Carewins Development (China) Ltd (the plaintiff), a Hong Kong exporter, entered into a contract for the sale of footwear with Artist Fashion Inc (AFI). Bright Fortune Shipping Ltd and Hecny Shipping Ltd (the defendants) were freight forwarders who acted as contractual carriers. In each case, the plaintiff was named as the shipper and AFI was named as the consignee. All the bills of lading that had been issued by the defendants were straight bills of lading. On arrival, the goods were transferred to the premises of AFI. AFI obtained the goods without having presented any bill of lading. The plaintiff was never paid by AFI. The plaintiff filed a claim against the defendants on the ground that their delivery of the goods to AFI without requiring presentation of the bills of lading constituted a breach of contract resulting in loss to the plaintiff in the total amount of USD 873,028.
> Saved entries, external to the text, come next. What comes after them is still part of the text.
What follows belongs to an exercise in optimizing a design on an open flow for a short achievable clock period and few clock cycles; a production flow would make more cautious choices. In this exercise RTL edits were held to simulation tests only and were not proved equivalent to the original. Power is estimated from default activity; no workload was simulated.

### config.mk
export PLATFORM = sky130hd
export DESIGN_NAME = rapid_cpu
export DESIGN_NICKNAME = rapid_cpu
export VERILOG_FILES = /design/flow/design.v
export SDC_FILE = /design/flow/constraint.sdc
export NUM_CORES = 4
export LEC_CHECK = 0
export CAP_MARGIN = 20
export CELL_PAD_IN_SITES_DETAIL_PLACEMENT = 1
export CELL_PAD_IN_SITES_GLOBAL_PLACEMENT = 1
export CORE_MARGIN = 2
export CORE_UTILIZATION = 35
export PLACE_DENSITY = 0.55
export SETUP_SLACK_MARGIN = 5
export SLEW_MARGIN = 20
export SYNTH_HIERARCHICAL = 1
export TNS_END_PERCENT = 20
### constraint.sdc
create_clock -name core_clock -period 8.0 [get_ports {i_clk}]
set_input_delay 1.6000 -clock core_clock [delete_from_list [all_inputs] [get_ports {i_clk}]]
set_output_delay 1.6000 -clock core_clock [all_outputs]
set_load 0.01 [all_outputs]
### design.v
`timescale 1ns/1ns
package rapid_isa_pkg;
    localparam int XLEN      = 32;
    localparam int REG_IDX_W = 4;
    localparam int IMM_W     = 16;
    typedef enum logic [3:0] {
        OP_NOP  = 4'd0,
        OP_ADD  = 4'd1,
        OP_SUB  = 4'd2,
        OP_AND  = 4'd3,
        OP_OR   = 4'd4,
        OP_XOR  = 4'd5,
        OP_SLT  = 4'd6,
        OP_ADDI = 4'd7,
        OP_LUI  = 4'd8,
        OP_LW   = 4'd9,
        OP_SW   = 4'd10,
        OP_BEQ  = 4'd11,
        OP_BNE  = 4'd12,
        OP_JAL  = 4'd13
    } opcode_e;
    typedef enum logic [2:0] {
        ALU_ADD,
        ALU_SUB,
        ALU_AND,
        ALU_OR,
        ALU_XOR,
        ALU_SLT,
        ALU_PASS_IMM
    } alu_op_e;
    typedef struct packed {
        opcode_e              opcode;
        logic [REG_IDX_W-1:0] rd;
        logic [REG_IDX_W-1:0] rs1;
        logic [REG_IDX_W-1:0] rs2;
        logic [IMM_W-1:0]     imm;
    } instr_s;
    typedef struct packed {
        logic                 valid;
        logic [XLEN-1:0]      pc;
        logic [REG_IDX_W-1:0] rd;
        logic                 rd_we;
        logic [REG_IDX_W-1:0] rs1;
        logic [REG_IDX_W-1:0] rs2;
        alu_op_e              alu_op;
        logic                 use_imm;
        logic                 is_load;
        logic                 is_store;
        logic                 is_branch_eq;
        logic                 is_branch_ne;
        logic                 is_jal;
        logic [XLEN-1:0]      imm;
    } decode_s;
    typedef struct packed {
        logic                 valid;
        logic [REG_IDX_W-1:0] rd;
        logic                 rd_we;
        logic [XLEN-1:0]      result;
        logic [XLEN-1:0]      store_data;
        logic                 is_load;
        logic                 is_store;
    } exec_s;
endpackage
`timescale 1ns/1ns
package rapid_bus_pkg;
    localparam int XLEN = 32;
    typedef struct packed {
        logic            cyc;
        logic            stb;
        logic            we;
        logic [XLEN-1:0] adr;
        logic [XLEN-1:0] dat;
    } wb_m2s_s;
    typedef struct packed {
        logic            ack;
        logic [XLEN-1:0] dat;
    } wb_s2m_s;
endpackage
`timescale 1ns/1ns
`timescale 1ns/1ns
`timescale 1ns/1ns
import rapid_isa_pkg::*;
module rapid_regfile (
    input  logic                 i_clk,
    input  logic                 i_arst_n,
    input  logic [15:0]          i_hot0,
    input  logic [15:0]          i_hot1,
    input  logic [15:0]          i_hot2,
    input  logic [15:0]          i_hot3,
    input  logic                 i_wa_en,
    input  logic [REG_IDX_W-1:0] i_wa_idx,
    input  logic [XLEN-1:0]      i_wa_data,
    input  logic [15:0]          i_wb_en,
    input  logic [XLEN-1:0]      i_wb_data,
    output logic [XLEN-1:0]      o_data0,
    output logic [XLEN-1:0]      o_data1,
    output logic [XLEN-1:0]      o_data2,
    output logic [XLEN-1:0]      o_data3
);
    logic [XLEN-1:0] regs [1:2**REG_IDX_W-1];
    always_ff @(posedge i_clk or negedge i_arst_n) begin
        if (!i_arst_n) begin
            for (int i = 1; i < 2**REG_IDX_W; i++) begin
                regs[i] <= '0;
            end
        end else begin
            for (int i = 1; i < 2**REG_IDX_W; i++) begin
                if (i_wb_en[i]) begin
                    regs[i] <= i_wb_data;
                end else if (i_wa_en && (i_wa_idx == REG_IDX_W'(i))) begin
                    regs[i] <= i_wa_data;
                end
            end
        end
    end
    always_comb begin
        o_data0 = '0;
        o_data1 = '0;
        o_data2 = '0;
        o_data3 = '0;
        for (int i = 1; i < 2**REG_IDX_W; i++) begin
            o_data0 = o_data0 | (regs[i] & {XLEN{i_hot0[i]}});
            o_data1 = o_data1 | (regs[i] & {XLEN{i_hot1[i]}});
            o_data2 = o_data2 | (regs[i] & {XLEN{i_hot2[i]}});
            o_data3 = o_data3 | (regs[i] & {XLEN{i_hot3[i]}});
        end
    end
endmodule
`timescale 1ns/1ns
module rapid_ks_add #(parameter int W = 32, parameter int L = 5) (
    input  logic [W-1:0] i_a,
    input  logic [W-1:0] i_b,
    input  logic         i_c,
    output logic [W-1:0] o_s
);
    logic [W-1:0] g [L+1];
    logic [W-1:0] p [L+1];
    logic [W-1:0] x;
    assign x = i_a ^ i_b;
    assign g[0] = (i_a & i_b) | {{(W-1){1'b0}}, i_c & x[0]};
    assign p[0] = x;
    for (genvar l = 0; l < L; l++) begin : g_lvl
        for (genvar i = 0; i < W; i++) begin : g_bit
            if (i >= (1 << l)) begin : g_op
                assign g[l+1][i] = g[l][i] | (p[l][i] & g[l][i - (1 << l)]);
                assign p[l+1][i] = p[l][i] & p[l][i - (1 << l)];
            end else begin : g_pass
                assign g[l+1][i] = g[l][i];
                assign p[l+1][i] = p[l][i];
            end
        end
    end
    assign o_s = x ^ {g[L][W-2:0], i_c};
endmodule
`timescale 1ns/1ns
module rapid_mux2 #(
    parameter int W = 32
) (
    input  logic         i_sel,
    input  logic [W-1:0] i_a,
    input  logic [W-1:0] i_b,
    output logic [W-1:0] o_y
);
    assign o_y = i_sel ? i_a : i_b;
endmodule
module rapid_mux4oh #(
    parameter int W = 32
) (
    input  logic [3:0]   i_sel,
    input  logic [W-1:0] i_a3,
    input  logic [W-1:0] i_a2,
    input  logic [W-1:0] i_a1,
    input  logic [W-1:0] i_a0,
    output logic [W-1:0] o_y
);
    assign o_y = ({W{i_sel[3]}} & i_a3) | ({W{i_sel[2]}} & i_a2) |
                 ({W{i_sel[1]}} & i_a1) | ({W{i_sel[0]}} & i_a0);
endmodule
The Court of First Instance held that the delivery of the goods by the defendants to AFI without presentation of the straight bills of lading amounted to a breach of the carriage contract. However, cl 2(b) of the bills of lading which purported to exempt liability for 'misdelivery ... however caused whether or not through negligence' exempted the defendants from liability: see CMI1136. The plaintiff appealed.
Two main issues had been considered by the Court of Appeal. First, should the defendants be responsible for delivering the cargo to AFI without presentation of the bills of lading? Second, if the answer is 'yes', should the defendants be exempted from liability by the relevant exclusion clause in the bills of lading?
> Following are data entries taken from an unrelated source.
Context: an optimization exercise on an open-source flow, tuned for small area. The choices shown serve that exercise and are no tape-out recipe. Only simulation tests tie the RTL to the original design; equivalence was not proved. Power and IR drop assume default switching activity.

Setup of run 1:
Design i2c_burst_mem, start of the top module:
module i2c_burst_mem #(
    parameter int DATA_W = 8,
    parameter int ADDR_W = 7
) (
    input  logic              clk,
    input  logic              reset,
    input  logic              start,
    input  logic              stop,
    input  logic              rw,
    input  logic              rx_valid,
    input  logic [DATA_W-1:0] rx_data,
    input  logic              tx_req,
    input  logic              wp,
    output logic              tx_valid,
    output logic [DATA_W-1:0] tx_data,
    output logic              ack,
    output logic [ADDR_W-1:0] ptr,
    output logic              busy
);
For scale: ~1100 flip-flops, about 34 I/O pins.
export LEC_CHECK = 0
export CAP_MARGIN = 20
export CORE_MARGIN = 2
export CORE_UTILIZATION = 40
export CTS_BUF_LIST = sky130_fd_sc_hd__clkbuf_16
export CTS_CLUSTER_DIAMETER = 120
export CTS_CLUSTER_SIZE = 25
export SLEW_MARGIN = 20
export SYNTH_HIERARCHICAL = 1
export SYNTH_MINIMUM_KEEP_SIZE = 0
create_clock -name core_clock -period 5.0 [get_ports {clk}]
standard.sh (not shown) runs the stock make flow with config.mk's settings and CLKGATE_MAP_FILE= SYNTH_SCRIPT=/design/flow/synth_recipe.tcl, a recipe that flattens the netlist after the stock synthesis.
==> flow/flow/run.sh <==
#!/bin/bash
# The standard layout (standard.sh, unchanged synthesis and steps) with two settings of its own:
# - every input and output port gets a sky130_fd_sc_hd__buf_2 as its port buffer, in place of
#   the default clkdlybuf4s50_1;
set -euo pipefail
export BUFFER_PORTS_ARGS="-buffer_cell sky130_fd_sc_hd__buf_2"
export CTS_ARGS="-sink_clustering_enable -repair_clock_nets -sink_clustering_size 25 -sink_clustering_max_diameter 120 -buf_list sky130_fd_sc_hd__clkbuf_16 -dont_use_dummy_load"
bash standard.sh > standard.log 2>&1
The following lists how run 2 was set up differently from run 1:
-- flow/flow/run.sh --
<<< run 1, line 4
#   the default clkdlybuf4s50_1;
set -euo pipefail
export BUFFER_PORTS_ARGS="-buffer_cell sky130_fd_sc_hd__buf_2"
>>> run 2, line 4
#   the default clkdlybuf4s50_1;
# - after global routing, gates off the critical paths are downsized (RECOVER_POWER 100).
# The make output (every tool's full output) goes to standard.log in the folder this runs in;
# ORFS also keeps a log per step under orfs/logs/.
set -euo pipefail
export RECOVER_POWER=100
export BUFFER_PORTS_ARGS="-buffer_cell sky130_fd_sc_hd__buf_2"
Results
Run 2 finished every stage; the final checks, however, were not passed, the failures being capacitance limit, slew limit.
~same final cell count in run 1 and run 2
Status: data required time of the worst path parity (run 2, run 1)
Post-route worst setup slack, run 1 and run 2: higher on run 2
Clock sink count: run 2 vs run 1 identical
On hold slack, run 1 tracks run 2 almost exactly.
Run 2 ends up with a combinational power that is about 1% lower than in run 1.
Looking at worst slew margin relative to its limit, run 2 sits 43 points below run 1.
The critical path depth of run 2 and that of run 1 are within noise of each other.
The total power of run 2 and that of run 1 are within noise of each other.
Comparing run 2 with run 1, the wire length came out essentially unchanged.
## Diff of input files: run 3 against run 2
- PLACE_DENSITY now 0.8, previously not set
==> flow/flow/run.sh <==
#!/bin/bash
# The standard layout (standard.sh, unchanged synthesis and steps) with settings of its own:
# - every input and output port gets a sky130_fd_sc_hd__buf_2 as its port buffer, in place of
#   the default clkdlybuf4s50_1;
set -euo pipefail
export BUFFER_PORTS_ARGS="-buffer_cell sky130_fd_sc_hd__buf_2"
export CTS_ARGS="-sink_clustering_enable -repair_clock_nets -sink_clustering_size 25 -sink_clustering_max_diameter 120 -buf_list sky130_fd_sc_hd__clkbuf_16 -dont_use_dummy_load"
bash standard.sh > standard.log 2>&1
Findings:
Run 3: all stages complete, timing, DRC and antenna checks passed. Run 3 vs run 2, launching element of the worst setup path: ptr[1]$_DFFE_PP0P_ vs ptr[0]$_DFFE_PP0P_. Run 3 has overall fraction of global-route tracks in use below what run 2 had. Post-route cell area across run 3 and run 2: no real change. Setup slack in run 3 is smaller than in run 2. The endpoint of the worst setup timing path comes out tx_data[2]$_DFFE_PP0P_ in one run and tx_data[5]$_DFFE_PP0P_ in the other, namely in run 2 and run 3 respectively. In run 3, routed wire length on met3 is higher than in run 2. Side by side, global routing met3 resource utilization turned out higher in run 3 than in run 2. Measured against each other, run 3 and run 2 differ in total area of multi-input combinational cells, the higher figure coming from run 3.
Regarding the first issue, the defendants argued that: first, a consignee under a straight bill of lading did not need to present a bill of lading to obtain delivery; secondly, even if a consignee had to present a straight bill of lading to obtain delivery, the carrier was not obliged to insist on presentation of the bill of lading before delivering to the consignee.
Regarding the second issue, the defendants contended that art 3.8 of the Hague-Visby Rules nullified any clause in a bill of lading which provided for a lesser liability than that imposed by the Hague-Visby Rules. However, art 3.8 was subject to art 7 of the Hague-Visby Rules. Article 7 provided that a carrier could agree with a shipper on a lower limit of liability or to exclude liability altogether for the period 'prior to the loading on' and 'subsequent to the discharge from' the shipment of goods. Any misdelivery without presentation of bills of lading could only take place subsequent to the discharge of the goods from a vessel. Therefore, cl 2(b) of the bills of lading was wide and clear enough to exclude the defendants' liability for misdelivery of goods without presentation of bills of lading.
Held: Appeal allowed.
According to s 3(2) of the Carriage of Goods by Sea Ordinance Cap 462 (the Ordinance), the Hague-Visby Rules were applicable in this case.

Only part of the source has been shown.